The integrity of the genetic code is continuously maintained by a complex network of cellular defense mechanisms. DNA must be copied with extraordinary precision every time a cell divides, but the DNA Polymerase occasionally incorporates an incorrect nucleotide during replication. DNA Mismatch Repair (MMR) proteins function as the cell’s immediate post-replication proofreading system. They scan the newly formed DNA strand for these subtle errors, correcting mistakes the polymerase missed and ensuring an extremely low overall mutation rate and preserving genomic stability.
Identifying DNA Errors
The Mismatch Repair system is highly specialized, primarily focusing on fixing errors that arise from the mechanical process of DNA replication. These replication mistakes fall into two main categories: base-base mismatches and small insertion or deletion loops (IDLs). A base-base mismatch occurs when the wrong base is incorporated, leading to an incorrect pairing, such as guanine (G) paired with thymine (T) instead of cytosine (C).
The second type of error, small IDLs, typically occurs in regions of the DNA known as microsatellites, which are short, repetitive sequences. When the DNA polymerase encounters these repetitive tracts, the two strands can slip against each other, causing the newly synthesized strand to gain or lose a few bases. The MMR system is specifically designed to recognize the resulting bulges or misalignments caused by these IDLs. The MMR pathway does not typically handle other forms of DNA damage, such as those caused by environmental factors, which are addressed by different repair systems like Nucleotide Excision Repair.

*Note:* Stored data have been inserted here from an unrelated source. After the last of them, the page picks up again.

==> flow/design.v <==
module shift_1xN 
#( 
   parameter SHIFT_LENGTH =  32
 )   
 (                       
   reset,
   clk,
   sr_in,
   sr_out
 );
input reset, clk;
input sr_in;
output sr_out;
reg [SHIFT_LENGTH-1:0] sr;
assign sr_out = sr[SHIFT_LENGTH-1];
always@(posedge clk or posedge reset)
begin
  if(reset)
    sr<=1'b0;
  else begin       
    if(SHIFT_LENGTH>1)  
      sr[SHIFT_LENGTH-1:1] <= sr[SHIFT_LENGTH-2:0];
	 sr[0] <= sr_in;
	end
end
endmodule
module lt24_ctrl
(
  input                          clk,
  input                          reset,
  input                          ctrl_write,
  input      [31:0]              ctrl_writedata,
  input                          ctrl_read,
  output reg [31:0]              ctrl_readdata, 
  input      [2:0]               ctrl_address,
  output reg                     ctrl_waitrequest,  
  output wire                    master_read,
  input  wire [31:0]             master_readdata,
  output reg  [31:0]             master_address,
  input  wire                    master_waitrequest,
  input  wire                    master_readdatavalid,
  output wire                    master_burstcount,
  output wire [3:0]              master_byteenable,
  output reg                     lt24_cs_n,
  output reg                     lt24_rs, 
  output reg                     lt24_rd_n,
  output reg                     lt24_wr_n,
  output reg  [15:0]             lt24_data,
  output reg                     lt24_reset_n,
  output reg                     lt24_lcd_on   
);														
localparam ADRR_REG_VIDEO_MEM_ADDR    =3'd0;
localparam ADRR_REG_VIDEO_MEM_SIZE    =3'd1;					
localparam ADRR_REG_REFRESH_RATE      =3'd2;
localparam ADRR_REG_CTRL              =3'd3;	
localparam ADRR_REG_CMD               =3'd4;
localparam ADRR_REG_DATA              =3'd5;
localparam CTRL_REG_RESET             =0;	
localparam CTRL_REG_LCD_ON            =1;	
localparam CTRL_REG_REFRESH_ON        =2;	
enum int unsigned {SM_IDLE              ='h0001,
						 SM_REFRESH_PAUSE     ='h0002, 	
                   SM_REFRESH_START     ='h0004,						 
                   SM_REFRESH_RUN       ='h0008,
                   SM_REFRESH_HOLD      ='h0010
						 } state, next_state;
reg [31:0]   start_address;
reg [31:0]   counter;
reg [31:0]   input_counter;
reg [31:0]   output_counter;
reg [31:0]   video_mem_size;
reg          hi_bit_input_counter_delayed;
reg          ctrl_read_delayed;
reg [31:0]   refresh_rate_timer;
reg [31:0]   refresh_rate;
reg          refresh_on;
reg          refresh_req;
reg [31:0]   fifo_level_in; 
reg [31:0]   fifo_level_out; 
reg          read_ready; 
reg          fifo_read;
reg          lt24_write_n;
wire         lt24_write_n_delayed;
wire         fifo_up_level_in=fifo_level_in>32;
wire         fifo_bottom_level_in=fifo_level_in<16;
wire         fifo_out_not_empty=|fifo_level_out;
wire [15:0]  fifo_data_out;
fifo fifo_ins(
     .aclr ( reset ),
     .data(master_readdata),
     .rdclk(clk),
     .rdreq(~lt24_write_n),
     .wrclk(clk),
     .wrreq(master_readdatavalid),
     .q(fifo_data_out)
);
shift_1xN #(5) lt24_wr_n_del(
     .clk(clk),
     .reset(reset),
     .sr_in(lt24_write_n),
     .sr_out(lt24_write_n_delayed)
); 
assign master_burstcount=1'b1;
assign master_byteenable=4'hF; 
always @(posedge clk, posedge reset)
if(reset)
  start_address<=32'h0000_0000;
else
  if(ctrl_write & (ctrl_address==ADRR_REG_VIDEO_MEM_ADDR))
	 start_address<=ctrl_writedata;
assign master_read=~counter[31] & read_ready;		
always @(posedge clk)
hi_bit_input_counter_delayed<=input_counter[31];	
always @(posedge clk, posedge reset)
if(reset)
  counter<=32'hFFFF_FFFF;
else
  if(state==SM_REFRESH_START)
	 counter<=video_mem_size;
  else
    if(master_read & ~master_waitrequest)
      counter<=counter-32'd1;
always @(posedge clk, posedge reset)
if(reset)
  read_ready<=1'b0;
else
  if(state==SM_REFRESH_RUN) 
    if(fifo_up_level_in)
      read_ready<=1'b0;
    else
      read_ready<=(master_read | fifo_bottom_level_in);
always @(posedge clk, posedge reset)
if(reset)
  fifo_level_in<=32'd0;
else		
  case( {master_read & ~master_waitrequest, fifo_out_not_empty & ~lt24_write_n} )
    2'b01 : fifo_level_in<=fifo_level_in - 32'd1;
    2'b10 : fifo_level_in<=fifo_level_in + 32'd2;
    2'b11 : fifo_level_in<=fifo_level_in + 32'd1;
  endcase
always @(posedge clk, posedge reset)
if(reset)
  fifo_level_out<=32'd0;
else		
  case( {master_readdatavalid, fifo_out_not_empty & ~lt24_write_n} )
    2'b01 : fifo_level_out<=fifo_level_out - 32'd1;
    2'b10 : fifo_level_out<=fifo_level_out + 32'd2;
    2'b11 : fifo_level_out<=fifo_level_out + 32'd1;
  endcase
always @(posedge clk, posedge reset)
if(reset)
  input_counter<=32'hFFFF_FFFF;
else
  if(state==SM_REFRESH_START)
    input_counter<=video_mem_size;
  else
    if(master_readdatavalid)
      input_counter<=input_counter-32'd1;	
always @(posedge clk, posedge reset)
if(reset)
  output_counter<=32'hFFFF_FFFF;
else
  if(state==SM_REFRESH_START)
	 output_counter<={video_mem_size[30:0],1'b1};
  else
    if(~lt24_write_n_delayed)
      output_counter<=output_counter-32'd1;							
always @(posedge clk, posedge reset)
if(reset)
  video_mem_size<=32'hFFFF_FFFF;
else
  if(ctrl_write & (ctrl_address==ADRR_REG_VIDEO_MEM_SIZE))
	 video_mem_size<=ctrl_writedata;
always @(posedge clk, posedge reset)
if(reset)
  master_address<=32'h0000_0000;
else
  if(state==SM_REFRESH_START)
    master_address<=start_address;
  else  
    if(master_read & ~master_waitrequest)
      master_address<=master_address +32'd4;  
always @(posedge clk)
  ctrl_waitrequest<=1'b0;
always @(posedge clk)
if(state==SM_REFRESH_START)
  refresh_rate_timer<=refresh_rate;
else
  refresh_rate_timer<=refresh_rate_timer-32'd1;
always @(posedge clk)
  ctrl_read_delayed<=ctrl_read;
always @(posedge clk)
ctrl_readdata<=32'hFFFF_FFFF;
always @(posedge clk, posedge reset)
if(reset)
  refresh_on<=1'b0;
else
  if(ctrl_write & (ctrl_address==ADRR_REG_CTRL))
    refresh_on<=ctrl_writedata[CTRL_REG_REFRESH_ON];
always @(posedge clk, posedge reset)
if(reset)
  refresh_rate<=1'b0;
else
  if(ctrl_write & (ctrl_address==ADRR_REG_REFRESH_RATE))
    refresh_rate<=ctrl_writedata;
always @(posedge clk, posedge reset)
if(reset)
  refresh_req<=1'b0;
else
  if((refresh_rate_timer==32'h0000_0000) & refresh_on)
    refresh_req<=1'b1;
  else
    if(state==SM_REFRESH_START)
      refresh_req<=1'b0;
always @(posedge clk, posedge reset)
if(reset)
  lt24_reset_n<=1'b0;
else
  if(ctrl_write & (ctrl_address==ADRR_REG_CTRL))
    lt24_reset_n<=~ctrl_writedata[CTRL_REG_RESET];
always @(posedge clk, posedge reset)
if(reset)
  lt24_lcd_on<=1'b0;
else
  if(ctrl_write & (ctrl_address==ADRR_REG_CTRL))
    lt24_lcd_on<=ctrl_writedata[CTRL_REG_LCD_ON];
always @(posedge clk, posedge reset)
if(reset)
  lt24_cs_n<=1'b1;
else
  if((state==SM_IDLE) || (state==SM_REFRESH_HOLD))
    lt24_cs_n<=~(ctrl_write & ((ctrl_address==ADRR_REG_CMD)|(ctrl_address==ADRR_REG_DATA)));
  else
    lt24_cs_n<=lt24_write_n_delayed;
always @(posedge clk)
if((state==SM_IDLE) || (state==SM_REFRESH_HOLD))
  lt24_rs<=(ctrl_address==ADRR_REG_DATA);
else
  lt24_rs<=1'b1;
always @(posedge clk)
  lt24_rd_n<=1'b1;
always @(posedge clk, posedge reset)
if(reset)
  lt24_wr_n<=1'b1;
else
  if((state==SM_IDLE) || (state==SM_REFRESH_HOLD))
    lt24_wr_n<=~(ctrl_write & ((ctrl_address==ADRR_REG_CMD)|(ctrl_address==ADRR_REG_DATA)));
  else
    lt24_wr_n<=lt24_write_n_delayed;
always @(posedge clk, posedge reset)
if(reset)
  lt24_data<=16'h0000;
else
  if((state==SM_IDLE) || (state==SM_REFRESH_HOLD))
    lt24_data<=ctrl_writedata[15:0];
  else
    lt24_data<=fifo_data_out;
always @(posedge clk, posedge reset)
if(reset)
  lt24_write_n<=1'b1;
else
  if(fifo_out_not_empty)
    lt24_write_n<=~lt24_write_n;
  else
    lt24_write_n<=1'b1;
always_ff @(posedge clk, posedge reset)
if(reset)     
  state<=SM_IDLE;
else
  state<= next_state;
always_comb
unique case (state) 
    SM_IDLE          : if(refresh_on)
                         next_state=SM_REFRESH_START;
                       else
                         next_state=SM_IDLE;  
    SM_REFRESH_START : next_state=SM_REFRESH_RUN; 
    SM_REFRESH_RUN   : if(output_counter[31])
                         next_state=SM_REFRESH_PAUSE; 	 
                       else
                         next_state=SM_REFRESH_RUN;  
    SM_REFRESH_PAUSE : if(!refresh_on)
                         next_state=SM_IDLE;							 
                       else		 
                         if(refresh_req)
                           next_state=SM_REFRESH_START;
                         else
                           next_state=SM_REFRESH_PAUSE;
    SM_REFRESH_HOLD  : next_state=SM_REFRESH_HOLD;
    default          : next_state=SM_IDLE;             
  endcase	 
endmodule
==> flow/run.sh <==
#!/bin/bash
# OpenROAD 26Q1-2900-gdf79404cd8, Yosys 0.63+post, stock flow scripts
make -C /OpenROAD-flow-scripts/flow DESIGN_CONFIG=/design/flow/config.mk WORK_HOME=/design/flow/orfs finish
==> flow/config.mk <==
export PLATFORM = sky130hd
export DESIGN_NAME = shift_1xN
export DESIGN_NICKNAME = shift_1xN
export VERILOG_FILES = /design/flow/design.v
export SDC_FILE = /design/flow/constraint.sdc
export NUM_CORES = 4
export LEC_CHECK = 1
export CORE_AREA = 10 10 94 94
export DIE_AREA = 0 0 104 104
==> flow/constraint.sdc <==
current_design shift_1xN

set clk_period 1.0
set clk_io_pct 0.2

create_clock -name clk0 -period $clk_period [get_ports {clk}]

set non_clock_inputs [all_inputs -no_clocks]
set_input_delay [expr $clk_period * $clk_io_pct] -clock clk0 $non_clock_inputs
set_output_delay [expr $clk_period * $clk_io_pct] -clock clk0 [all_outputs]
==> out/qor.csv <==
metric,value,unit
grt total ovfl,0,
final hold viol count,0,
synthesis-stage register bit count,32,
count of cell types in the netlist,2,
H-tree lvl count,2,
Synth Instances,33,
Worst VDD drop,954,uV
crit-path max FO,1,
First-pass DRT Iterations,2,
Lkg Pwr,0.450,nW
DPL Wire Length,521,microns
initial antenna violation count,0,
DR DRC count,0,
pin count of the biggest net entering global routing,33,
fin cells,140,
Latency at later pin,0.27,ns
Tot GR Track Use,0.0194,
Clk network pwr share,0.419,
Cell Int Power,1.99,mW
Fin Setup TNS,0,ns
"Arr. time, crit path",0.73,ns
cell family with most CP delay,flip-flops,
hold_buf cts,0,
Fmax,1070,MHz
comb. cell area,0,sq um
Top reg by flops,sr,
pins over their slew limit,0,
Setup-failing EPs final,0,
CP max stage cell,dfrtp_1,
Yosys chip area,805,sq um
Pwr Density,2290,nW/um^2
"Buf+Inv Stages, Crit Path",1,
most numerous logic cells after layout,"dfrtp_1 (32), clkbuf_8 (7), clkdlybuf4s50_1 (2)",
Die X,104,microns
DR iter-0 viols,4,
Logic pwr share,0.017,
final cycle utilization of the critical path,0.933,
clock tree buffer depth,2,
Sink Count,32,
Core ar.,6830,sq um
Switch Pwr,0.455,mW
Critical Path RT,0.80,ns
die y size,104,microns
tool warnings,25,
drt wl/cell,6.59,microns
crit end category,output pin,
placer congestion estimate,0.709,
Max-Cap Viols,0,
layout cells sized above 1,0.205,
clock transition at the registers of the reported paths,0.06,ns
RSZ-0062 raised after global routing,no,
Slew headroom,0.889,
Critical R2R Launch,sr[0],
ant diodes,0,
PortBufs,3,
crit path cell chain,buf_2,
# Cells Yosys,33,
synth warn,1,
FF-to-FF path depth,0,
post-route minimum period,0.933,ns
Synth Cell Area,805,sq um
biggest regs,sr (32),
worst reg2reg path endpoint,sr[1],
final instance area,1070,sq um
worst hold path type,input pin to asynchronous set/reset pin,
most numerous logic cell after layout,dfrtp_1,
combinational gates,0,
FP Rows,30,
CP max stage delay,0.35,ns
fp util,0.118,
CP Launch Type,flop,
sequential power share,0.564,
Root Driver,clkbuf_8,
Reg2Reg Setup Slack,0.51,ns
max reg flops,32,
# IOs,4,
vias in the first global route,353,
drt total wl,923,microns
Placed Cells,133,
"Avg Cell Area, Syn",24.4,sq um
outcome,finished clean,
first-pass GRT wire length,1660,microns
Clock Skew,0.00457,ns
TritonCTS clock tree,built,
routed via count,279,
Die Area,10800,sq um
Num CTS Buffers,5,
Crit Path Class,flop to output pin,
register share after synthesis,0.995,
worst slew pin tran,0.166,ns
Switching Share,0.186,
Via density,1.99,
ANT nets after route,0,
"Area growth, synth to finish",32.5,%
DP Area,975,sq um
[synthesized netlist by cell type]
library cell | count | area share
inv_1 | 1 | 0.0047
dfrtp_1 | 32 | 1.0
[final cells by class]
cell class            instances  area (sq um)
timing repair buffer          4          45.0
sequential                   32           801
tap                          96           120
inverter                      1          3.75
fill                        753          5770
clock buffer                  7          96.3
[routing by layer]
metal  wire length, microns  GRT usage  vias to the layer above
met5                      0          0                        -
met4                     16    0.00497                        0
met3                    108     0.0169                        3
met2                    335     0.0198                        8
met1                    464     0.0278                      150
li1                       -          -                      118
[what timing repair did]
action                     CTS  global route
setup endpoints to repair    1             0
buffers inserted             0             0
gates resized                3             0
[logic make-up after synthesis]
kind of cell	Yosys count	share of synthesized area
DFF	32	0.995
buffers and inverters	1	0.00466
[per-stage QoR]
step | total power, mW | setup WS [ns] | utilization | hold slack [ns]
after floorplan | 1.41 | 0.109 | - | 0.231
after global placement | 1.44 | 0.0331 | 0.143 | 0.340
after detailed placement | 1.45 | 0.0388 | 0.143 | 0.336
after CTS | 2.49 | 0.0487 | 0.156 | 0.250
after global routing | 2.57 | 0.0184 | 0.156 | 0.313
final | 2.44 | 0.0675 | 0.156 | 0.256
[power groups by stage]
stage     logic, mW  clock network, mW  registers, mW
4_1_cts      0.0432               1.07           1.38
5_1_grt      0.0490               1.14           1.39
6_report     0.0414               1.02           1.38
[worst max path at each step]
| stage | slack (ns) | end | depth (start not counted) | from |
|---|---|---|---|---|
| CTS | 0.05 | sr_out | 1 | sr[31] |
| global route | 0.02 | sr_out | 1 | sr[31] |
| finish | 0.07 | sr_out | 1 | sr[31] |
Power is estimated from default activity; no workload was simulated.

The Multi-Protein Repair Process
The correction of a replication error by the Mismatch Repair system occurs in distinct stages. The initial step is error recognition by protein complexes formed by MutS homologs. In human cells, this task is handled by two heterodimers: MSH2-MSH6, which identifies base-base mismatches and very small IDLs (1-base pair), and MSH2-MSH3, which preferentially recognizes the larger IDLs (two or more base pairs).
Once a mismatch is detected, the MSH complex recruits the MutL homolog, primarily the MLH1-PMS2 heterodimer. The assembly of these complexes around the error site marks the beginning of the targeting and excision phase. A challenge at this stage is distinguishing the faulty, newly synthesized strand from the correct, parental template strand.
In eukaryotes, the newly replicated strand is transiently marked by small breaks, or nicks. The MLH1-PMS2 complex acts as a coordinator, linking the MSH-bound mismatch to one of these nearby nicks on the new strand. This nick serves as a starting point for the excision machinery, which removes the segment of the new DNA strand containing the error. Exonuclease 1 (Exo1) is the primary enzyme responsible for this removal, degrading the DNA from the nick past the site of the mismatch.
The final stage is resynthesis, where the resulting gap is filled accurately. DNA Polymerase \(delta\) or \(epsilon\) uses the undamaged template strand as a guide to synthesize the correct sequence. The Polymerase can fill a gap that may span anywhere from a few to thousands of base pairs. Finally, DNA ligase seals the remaining break in the DNA backbone, completing the repair and restoring the original double helix.
Genetic Instability and Disease
A functional Mismatch Repair system maintains genomic stability, and defects in the genes encoding these proteins lead to instability. When MMR proteins are non-functional, the cell loses its ability to correct replication errors, and the spontaneous mutation rate increases dramatically, often by 100 to 1,000-fold. This failure is most evident in repetitive microsatellite sequences, where uncorrected IDLs lead to changes in repeat length, a phenomenon known as Microsatellite Instability (MSI).
The inheritance of a non-functional copy of an MMR gene, such as MLH1, MSH2, MSH6, or PMS2, is the genetic basis for Lynch Syndrome. This is the most common hereditary colorectal cancer syndrome, significantly increasing the lifetime risk for colorectal, endometrial, and other cancers. The presence of MSI-High (MSI-H) in a tumor is a direct molecular signature of a deficient MMR system and serves as an important clinical marker.
The high rate of mutation caused by deficient MMR drives the development of cancer by accelerating the accumulation of errors in genes that regulate cell growth and death. Errors accumulate in tumor suppressor genes and proto-oncogenes, disrupting their normal function and leading to uncontrolled cell proliferation. Understanding the molecular basis of MMR deficiency and MSI guides screening for Lynch Syndrome and informs treatment decisions, particularly concerning the use of immunotherapies.